Created by W.Langdon from gp-bibliography.bib Revision:1.8081
Automated software transplantation (autotransplantation) is a form of automated software engineering, where we use search based software engineering to be able to automatically move a functionality of interest from a donor program that implements it into a host program that lacks it. Autotransplantation is a kind of automated program repair where we repair the host program by augmenting it with the missing functionality. Automated software transplantation would open many exciting avenues for software development: suppose we could auto-transplant code from one system into another, entirely unrelated, system, potentially written in a different programming language.

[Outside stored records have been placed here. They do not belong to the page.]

This design comes from an exercise in tuning for small area, a short achievable clock period and few clock cycles on the open sky130 flow, not from production work.
At most, simulation tests tie the RTL to the original design; equivalence was not proved.

==> wip/lagoon: inputs <==
==> flow/design.v (excerpt) <==
module mx_frame_tx (
    input  wire       clk,
    input  wire       rst,
    input  wire       cmd_valid,
    output wire       cmd_ready,
    input  wire [7:0] cmd_len,
    input  wire       in_valid,
    output wire       in_ready,
    input  wire [7:0] in_data,
    output reg        w_valid,
    input  wire       w_ready,
    output reg  [7:0] w_data,
    output reg        w_last,
    output reg        rej
);
export LEC_CHECK = 0
export CAP_MARGIN = 20
export CORE_MARGIN = 2
export CORE_UTILIZATION = 40
export SETUP_SLACK_MARGIN = 5
export SLEW_MARGIN = 20
create_clock -name core_clock -period 10.0 [get_ports {clk}]
run.sh (not shown) runs the stock make flow with config.mk's settings and CLKGATE_MAP_FILE= SYNTH_SCRIPT=/design/flow/synth_recipe.tcl, a recipe that flattens the netlist after the stock synthesis.
==> wip/amber (differences from wip/lagoon) <==
--- a/flow/design.v
+++ b/flow/design.v
@@ -95,89 +95,88 @@
     function is_sent;
         input [7:0] b;
         begin
             is_sent = (b == SENT_END) || (b == SENT_BEGIN) || (b == SENT_ENC);
         end
     endfunction
     reg  [7:0]  rem;      
-    reg  [4:0]  sn;       
+    reg         lfirst;   
     reg         pend;     
     reg         lact;     
     reg  [2:0]  lplen;    
     reg  [2:0]  lidx;     
     reg  [7:0]  lhdr;     
     reg  [7:0]  q [0:M-1];
-    reg  [2:0]  qn;
+    reg  [M-1:0] qt;      
     wire lfull = lact && (lidx == lplen);
     wire take;            
     wire lstart = pend && (!lact || take);
     assign cmd_ready = !pend && !(lact && !lfull);
-    assign in_ready  = lact && (lidx != lplen) && (qn != 3'd5);
+    assign in_ready  = lact && (lidx != lplen) && !qt[M-1];
     wire       rem_le5 = (rem <= 8'd5);
     wire [2:0] rem_p   = rem_le5 ? rem[2:0] : 3'd5;
     wire       wr      = in_valid && in_ready;
     always @(posedge clk) begin
         if (rst) begin
             rem   <= 8'd0;
-            sn    <= 5'd0;
+            lfirst <= 1'b1;
             pend  <= 1'b0;
             lact  <= 1'b0;
             lplen <= 3'd0;
             lidx  <= 3'd0;
             rej   <= 1'b0;
         end else begin
             rej <= 1'b0;
             if (cmd_valid && cmd_ready) begin
                 if (cmd_len > MAXF) begin
                     rej <= 1'b1;
                 end else begin
                     rem  <= cmd_len;
-                    sn   <= 5'd0;
                     pend <= 1'b1;
                 end
             end
             if (lstart) begin
                 lact  <= 1'b1;
                 lplen <= rem_p;
                 lidx  <= 3'd0;
                 rem   <= rem - {5'd0, rem_p};
-                sn    <= sn + 5'd1;
+                lfirst <= rem_le5;
                 pend  <= !rem_le5;
             end else begin
                 if (take)
                     lact <= 1'b0;
                 if (wr)
                     lidx <= lidx + 3'd1;
             end
         end
     end
     always @(posedge clk) begin
         if (lstart)
-            lhdr <= {rem_le5, sn == 5'd0, 1'b0, sn};
+            lhdr <= {rem_le5, lfirst, 1'b0, lfirst ? 5'd0 : lhdr[4:0] + 5'd1};
         else if (wr && is_sent(in_data))
             lhdr[5] <= 1'b1;
     end
     reg         eact;     
     reg         ebin;     
     reg         efe;      
     reg  [3:0]  cnt;      
     reg  [7:0]  sbr;      
-    reg  [31:0] hash;
+    reg  [31:0] hf;       
     reg  [1:0]  ph;       
     reg  [5:0]  lo;       
     reg         eq;       
     wire step    = eact && (!w_valid || w_ready);
     wire consume = step && (ebin ? (!efe && ph != 2'd3 && cnt != 4'd0) : 1'b1);
     wire hashing = (cnt >= 4'd4);                  
     wire pop     = consume && (cnt >= 4'd5);       
     wire t_end = (cnt == 4'd1);
     wire b_end = (ph == 2'd3) && (cnt == 4'd0);
     wire c_end = step && (ebin ? (!efe && b_end) : t_end);
     assign take = lfull && (!eact || c_end);
-    wire [31:0] fy = hash ^ {24'd0, sbr};
+    wire [31:0] fy = hf;
     wire [31:0] hash_n;
     wire hs1;
     wire hc2;
     assign hs1 = fy[8] ^ fy[7];
     assign hc2 = fy[8] & fy[7];
     wire fs3;
     wire fc4;
@@ -514,14 +513,17 @@
     wire fs169;
     wire fc170;
     assign fs169 = fs113 ^ fc60 ^ fc112;
     assign fc170 = (fs113 & fc60) | (fs113 & fc112) | (fc60 & fc112);
     wire [31:0] ra = {fs169, fs167, fs165, fs163, fs161, fs159, fs157, fs155, fs153, fs151, fs149, fs147, fs145, fs143, fs141, fs139, fs137, fs135, fs133, fs131, fs129, fs127, fs125, fs123, fs121, fs119, fs117, hs115, fy[3], fy[2], fy[1], fy[0]};
     wire [31:0] rb = {fc168, fc166, fc164, fc162, fc160, fc158, fc156, fc154, fc152, fc150, fc148, fc146, fc144, fc142, fc140, fc138, fc136, fc134, fc132, fc130, fc128, fc126, fc124, fc122, fc120, fc118, hc116, fy[0], fy[2], fy[1], fy[0], 1'b0};
     assign hash_n = ra + rb;
+    wire        hupd   = consume && hashing;
+    wire [31:0] hf_oth = ({32{take}} & (FNV_OFFSET ^ {24'd0, lhdr})) | ({32{!take}} & hf);
+    wire [31:0] hf_d   = hupd ? (hash_n ^ {24'd0, q[0]}) : hf_oth;
     reg  [5:0] sv;
     reg  [5:0] lo_n;
     always @(*) begin
         case (ph)
         2'd0:    begin sv = sbr[7:2];            lo_n = {sbr[1:0], 4'd0}; end
         2'd1:    begin sv = {lo[5:4], sbr[7:4]}; lo_n = {sbr[3:0], 2'd0}; end
         2'd2:    begin sv = {lo[5:2], sbr[7:6]}; lo_n = sbr[5:0];         end
@@ -562,25 +564,22 @@
                 eq   <= 1'b0;
             end else if (c_end) begin
                 eact <= 1'b0;
             end
         end
     end
     always @(posedge clk) begin
-        if (take)
-            hash <= FNV_OFFSET;
-        else if (consume && hashing)
-            hash <= hash_n;
+        hf <= hf_d;
         if (take)
             sbr <= lhdr;
         else if (consume) begin
             case (cnt)
             4'd4:    sbr <= hash_n[7:0];
-            4'd3:    sbr <= hash[15:8];
-            4'd2:    sbr <= hash[23:16] ^ hash[31:24];
+            4'd3:    sbr <= hf[15:8];
+            4'd2:    sbr <= hf[23:16] ^ hf[31:24];
             4'd1:    sbr <= 8'd0;
             default: sbr <= q[0];
             endcase
         end
         if (step && ebin && !efe)
             lo <= lo_n;
         if (step) begin
@@ -596,23 +595,25 @@
             end
         end
     end
     integer k;
     always @(posedge clk) begin
         for (k = 0; k < M; k = k + 1) begin
             if (pop) begin
-                if (wr && ({1'b0, qn} == k + 1))
+                if (wr && qt[k] && (k == M - 1 || !qt[k + 1]))
                     q[k] <= in_data;
                 else if (k < M - 1)
                     q[k] <= q[k + 1];
-            end else if (wr && ({1'b0, qn} == k)) begin
+            end else if (wr && !qt[k] && (k == 0 || qt[k - 1])) begin
                 q[k] <= in_data;
             end
         end
     end
     always @(posedge clk) begin
         if (rst)
-            qn <= 3'd0;
-        else
-            qn <= qn + {2'd0, wr} - {2'd0, pop};
+            qt <= {M{1'b0}};
+        else if (wr && !pop)
+            qt <= {qt[M-2:0], 1'b1};
+        else if (pop && !wr)
+            qt <= {1'b0, qt[M-1:1]};
     end
 endmodule
==> flow/flow/run.sh (new file) <==
#!/bin/bash
bash standard.sh SETUP_SLACK_MARGIN=6 "BUFFER_PORTS_ARGS=-buffer_cell sky130_fd_sc_hd__buf_2" finish > standard.log 2>&1
==> flow/standard.sh (new file) <==
#!/bin/bash
# synth_recipe.tcl (not shown) runs the flow's synth.tcl, then flattens the netlist and writes it again
# the make line also repeats each setting of config.mk as NAME=value (left out here)
make -C /OpenROAD-flow-scripts/flow DESIGN_CONFIG=/design/flow/config.mk WORK_HOME=/design/flow/orfs CLKGATE_MAP_FILE= SYNTH_SCRIPT=/design/flow/synth_recipe.tcl "${@:-finish}"
==> flow/config.mk (replaced) <==
export PLATFORM = sky130hd
export DESIGN_NAME = mx_frame_tx
export DESIGN_NICKNAME = mx_frame_tx
export VERILOG_FILES = /design/flow/design.v
export SDC_FILE = /design/flow/constraint.sdc
export NUM_CORES = 4
export LEC_CHECK = 0
export CAP_MARGIN = 20
export CORE_MARGIN = 2
export CORE_UTILIZATION = 75
export CTS_BUF_LIST = sky130_fd_sc_hd__clkbuf_8
export CTS_CLUSTER_SIZE = 40
export SETUP_SLACK_MARGIN = 5
export SLEW_MARGIN = 20
removed: flow/run.sh
==> wip/indigo (differences from wip/lagoon) <==
--- a/flow/design.v
+++ b/flow/design.v
@@ -95,89 +95,88 @@
     function is_sent;
         input [7:0] b;
         begin
             is_sent = (b == SENT_END) || (b == SENT_BEGIN) || (b == SENT_ENC);
         end
     endfunction
     reg  [7:0]  rem;      
-    reg  [4:0]  sn;       
+    reg         lfirst;   
     reg         pend;     
     reg         lact;     
     reg  [2:0]  lplen;    
     reg  [2:0]  lidx;     
     reg  [7:0]  lhdr;     
     reg  [7:0]  q [0:M-1];
-    reg  [2:0]  qn;
+    reg  [M-1:0] qt;      
     wire lfull = lact && (lidx == lplen);
     wire take;            
     wire lstart = pend && (!lact || take);
     assign cmd_ready = !pend && !(lact && !lfull);
-    assign in_ready  = lact && (lidx != lplen) && (qn != 3'd5);
+    assign in_ready  = lact && (lidx != lplen) && !qt[M-1];
     wire       rem_le5 = (rem <= 8'd5);
     wire [2:0] rem_p   = rem_le5 ? rem[2:0] : 3'd5;
     wire       wr      = in_valid && in_ready;
     always @(posedge clk) begin
         if (rst) begin
             rem   <= 8'd0;
-            sn    <= 5'd0;
+            lfirst <= 1'b1;
             pend  <= 1'b0;
             lact  <= 1'b0;
             lplen <= 3'd0;
             lidx  <= 3'd0;
             rej   <= 1'b0;
         end else begin
             rej <= 1'b0;
             if (cmd_valid && cmd_ready) begin
                 if (cmd_len > MAXF) begin
                     rej <= 1'b1;
                 end else begin
                     rem  <= cmd_len;
-                    sn   <= 5'd0;
                     pend <= 1'b1;
                 end
             end
             if (lstart) begin
                 lact  <= 1'b1;
                 lplen <= rem_p;
                 lidx  <= 3'd0;
                 rem   <= rem - {5'd0, rem_p};
-                sn    <= sn + 5'd1;
+                lfirst <= rem_le5;
                 pend  <= !rem_le5;
             end else begin
                 if (take)
                     lact <= 1'b0;
                 if (wr)
                     lidx <= lidx + 3'd1;
             end
         end
     end
     always @(posedge clk) begin
         if (lstart)
-            lhdr <= {rem_le5, sn == 5'd0, 1'b0, sn};
+            lhdr <= {rem_le5, lfirst, 1'b0, lfirst ? 5'd0 : lhdr[4:0] + 5'd1};
         else if (wr && is_sent(in_data))
             lhdr[5] <= 1'b1;
     end
     reg         eact;     
     reg         ebin;     
     reg         efe;      
     reg  [3:0]  cnt;      
     reg  [7:0]  sbr;      
-    reg  [31:0] hash;
+    reg  [31:0] hf;       
     reg  [1:0]  ph;       
     reg  [5:0]  lo;       
     reg         eq;       
     wire step    = eact && (!w_valid || w_ready);
     wire consume = step && (ebin ? (!efe && ph != 2'd3 && cnt != 4'd0) : 1'b1);
     wire hashing = (cnt >= 4'd4);                  
     wire pop     = consume && (cnt >= 4'd5);       
     wire t_end = (cnt == 4'd1);
     wire b_end = (ph == 2'd3) && (cnt == 4'd0);
     wire c_end = step && (ebin ? (!efe && b_end) : t_end);
     assign take = lfull && (!eact || c_end);
-    wire [31:0] fy = hash ^ {24'd0, sbr};
+    wire [31:0] fy = hf;
     wire [31:0] hash_n;
     wire hs1;
     wire hc2;
     assign hs1 = fy[8] ^ fy[7];
     assign hc2 = fy[8] & fy[7];
     wire fs3;
     wire fc4;
@@ -514,14 +513,17 @@
     wire fs169;
     wire fc170;
     assign fs169 = fs113 ^ fc60 ^ fc112;
     assign fc170 = (fs113 & fc60) | (fs113 & fc112) | (fc60 & fc112);
     wire [31:0] ra = {fs169, fs167, fs165, fs163, fs161, fs159, fs157, fs155, fs153, fs151, fs149, fs147, fs145, fs143, fs141, fs139, fs137, fs135, fs133, fs131, fs129, fs127, fs125, fs123, fs121, fs119, fs117, hs115, fy[3], fy[2], fy[1], fy[0]};
     wire [31:0] rb = {fc168, fc166, fc164, fc162, fc160, fc158, fc156, fc154, fc152, fc150, fc148, fc146, fc144, fc142, fc140, fc138, fc136, fc134, fc132, fc130, fc128, fc126, fc124, fc122, fc120, fc118, hc116, fy[0], fy[2], fy[1], fy[0], 1'b0};
     assign hash_n = ra + rb;
+    wire        hupd   = consume && hashing;
+    wire [31:0] hf_oth = ({32{take}} & (FNV_OFFSET ^ {24'd0, lhdr})) | ({32{!take}} & hf);
+    wire [31:0] hf_d   = hupd ? (hash_n ^ {24'd0, q[0]}) : hf_oth;
     reg  [5:0] sv;
     reg  [5:0] lo_n;
     always @(*) begin
         case (ph)
         2'd0:    begin sv = sbr[7:2];            lo_n = {sbr[1:0], 4'd0}; end
         2'd1:    begin sv = {lo[5:4], sbr[7:4]}; lo_n = {sbr[3:0], 2'd0}; end
         2'd2:    begin sv = {lo[5:2], sbr[7:6]}; lo_n = sbr[5:0];         end
@@ -562,25 +564,22 @@
                 eq   <= 1'b0;
             end else if (c_end) begin
                 eact <= 1'b0;
             end
         end
     end
     always @(posedge clk) begin
-        if (take)
-            hash <= FNV_OFFSET;
-        else if (consume && hashing)
-            hash <= hash_n;
+        hf <= hf_d;
         if (take)
             sbr <= lhdr;
         else if (consume) begin
             case (cnt)
             4'd4:    sbr <= hash_n[7:0];
-            4'd3:    sbr <= hash[15:8];
-            4'd2:    sbr <= hash[23:16] ^ hash[31:24];
+            4'd3:    sbr <= hf[15:8];
+            4'd2:    sbr <= hf[23:16] ^ hf[31:24];
             4'd1:    sbr <= 8'd0;
             default: sbr <= q[0];
             endcase
         end
         if (step && ebin && !efe)
             lo <= lo_n;
         if (step) begin
@@ -596,23 +595,25 @@
             end
         end
     end
     integer k;
     always @(posedge clk) begin
         for (k = 0; k < M; k = k + 1) begin
             if (pop) begin
-                if (wr && ({1'b0, qn} == k + 1))
+                if (wr && qt[k] && (k == M - 1 || !qt[k + 1]))
                     q[k] <= in_data;
                 else if (k < M - 1)
                     q[k] <= q[k + 1];
-            end else if (wr && ({1'b0, qn} == k)) begin
+            end else if (wr && !qt[k] && (k == 0 || qt[k - 1])) begin
                 q[k] <= in_data;
             end
         end
     end
     always @(posedge clk) begin
         if (rst)
-            qn <= 3'd0;
-        else
-            qn <= qn + {2'd0, wr} - {2'd0, pop};
+            qt <= {M{1'b0}};
+        else if (wr && !pop)
+            qt <= {qt[M-2:0], 1'b1};
+        else if (pop && !wr)
+            qt <= {1'b0, qt[M-1:1]};
     end
 endmodule
==> flow/flow/run.sh (new file) <==
#!/bin/bash
bash standard.sh SETUP_SLACK_MARGIN=6 \
  "BUFFER_PORTS_ARGS=-buffer_cell sky130_fd_sc_hd__buf_1" \
  "CTS_ARGS=-sink_clustering_enable -repair_clock_nets -sink_clustering_size 40 -buf_list sky130_fd_sc_hd__clkbuf_8 -dont_use_dummy_load" \
  finish > standard.log 2>&1
==> flow/standard.sh (new file) <==
#!/bin/bash
# synth_recipe.tcl (not shown) runs the flow's synth.tcl, then flattens the netlist and writes it again
# the make line also repeats each setting of config.mk as NAME=value (left out here)
make -C /OpenROAD-flow-scripts/flow DESIGN_CONFIG=/design/flow/config.mk WORK_HOME=/design/flow/orfs CLKGATE_MAP_FILE= SYNTH_SCRIPT=/design/flow/synth_recipe.tcl "${@:-finish}"
==> flow/config.mk (replaced) <==
export PLATFORM = sky130hd
export DESIGN_NAME = mx_frame_tx
export DESIGN_NICKNAME = mx_frame_tx
export VERILOG_FILES = /design/flow/design.v
export SDC_FILE = /design/flow/constraint.sdc
export NUM_CORES = 4
export LEC_CHECK = 0
export CAP_MARGIN = 20
export CORE_MARGIN = 2
export CORE_UTILIZATION = 60
export CTS_BUF_LIST = sky130_fd_sc_hd__clkbuf_8
export CTS_CLUSTER_SIZE = 40
export SETUP_SLACK_MARGIN = 5
export SLEW_MARGIN = 20
removed: flow/run.sh
==> comparison table <==
                                                              wip/amber        wip/lagoon      wip/indigo
Cell area after technology mapping                           10100 um^2        10500 um^2      10100 um^2
Critical path destination                                hf[19]$_DFF_P_  qn[2]$_SDFF_PP0_  hf[28]$_DFF_P_
Worst Path Class, Setup                                      reg -> reg         in -> reg      reg -> reg
Clock tree buffer count of the final layout                          17                21              17
Worst setup margin                                              5.92 ns           5.20 ns         5.98 ns
Number of unique standard cell types used by synthesis               64                80              64
Non-filler cells, final                                            1251              1510            1283
Number of synthesized register bits                                 137               139             137
End-of-flow core utilization                                      85.7%             45.4%           67.8%
Status                                 no timing/DRC/antenna violations  no timing/DRC/antenna violations  no timing/DRC/antenna violations
Share of the synthesized area in the top cell type                23.3%             17.7%           23.3%
Slack of the worst reg-to-reg path                              5.92 ns           5.22 ns         5.98 ns
Clock latency (worst-skew pair)                                 0.47 ns           0.42 ns         0.44 ns
Post-detailed-route via-to-cell ratio                              6.51              5.50            5.85
Count of buffer and inverter cells on the critical path               3                 6               3
Testbench counts of wip/amber, summed over its fixed seeds: cycles 23,720.
Testbench counts of wip/indigo, summed over its fixed seeds: cycles 23,720.
For wip/lagoon, only the layout was checked, not whether the RTL still works.

re-timing with driven ports:
How much do the figures lean on ideal ports? The routed layouts below were timed once more, with nothing changed but the port constraints. Step 1 (the two cells are an assumption about what drives the block):
set clk [get_ports {clk}]
set_driving_cell -lib_cell sky130_fd_sc_hd__clkbuf_16 $clk
set_driving_cell -lib_cell sky130_fd_sc_hd__buf_2 [delete_from_list [all_inputs] $clk]
Step 2 adds t to the input delays and takes it off the output delays; t is the mean of the earliest and latest rising clock arrival at the registers after step 1. Input paths then give back, and output paths get back, about the clock's delay inside the block. Slacks: ideal / step 1 / step 2; pairs: ideal / step 1.
run | t, ns | setup slack, ns | latest minus earliest clock arrival (ns) | worst data-port slew with drivers (ns)
wip/lagoon | 0.463 | 5.203 / 5.215 / 4.752 | 0.009 / 0.008 | 0.04
wip/amber | 0.498 | 5.917 / 5.917 / 5.610 | 0.011 / 0.011 | 0.03
wip/indigo | 0.473 | 5.980 / 5.980 / 5.642 | 0.018 / 0.018 | 0.03
After both steps setup and hold are still met in every run listed. The setup slack of wip/lagoon, which loses most, moves by +0.012 ns with the drivers and by -0.451 ns with both steps.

Being able to do so might greatly enhance the software engineering practice, while reducing the costs. Automated software transplantation manifests in two different flavours: monolingual, when the languages of the host and donor programs is the same, or multilingual when the languages differ. This thesis introduces a theory of automated software transplantation, and two algorithms implemented in two tools that achieve this: uSCALPEL for monolingual software transplantation and rSCALPEL for multilingual software transplantation. Leveraging lightweight annotation, program analysis identifies an organ (interesting behaviour to transplant); testing validates that the organ exhibits the desired behavior during its extraction and after its implantation into a host.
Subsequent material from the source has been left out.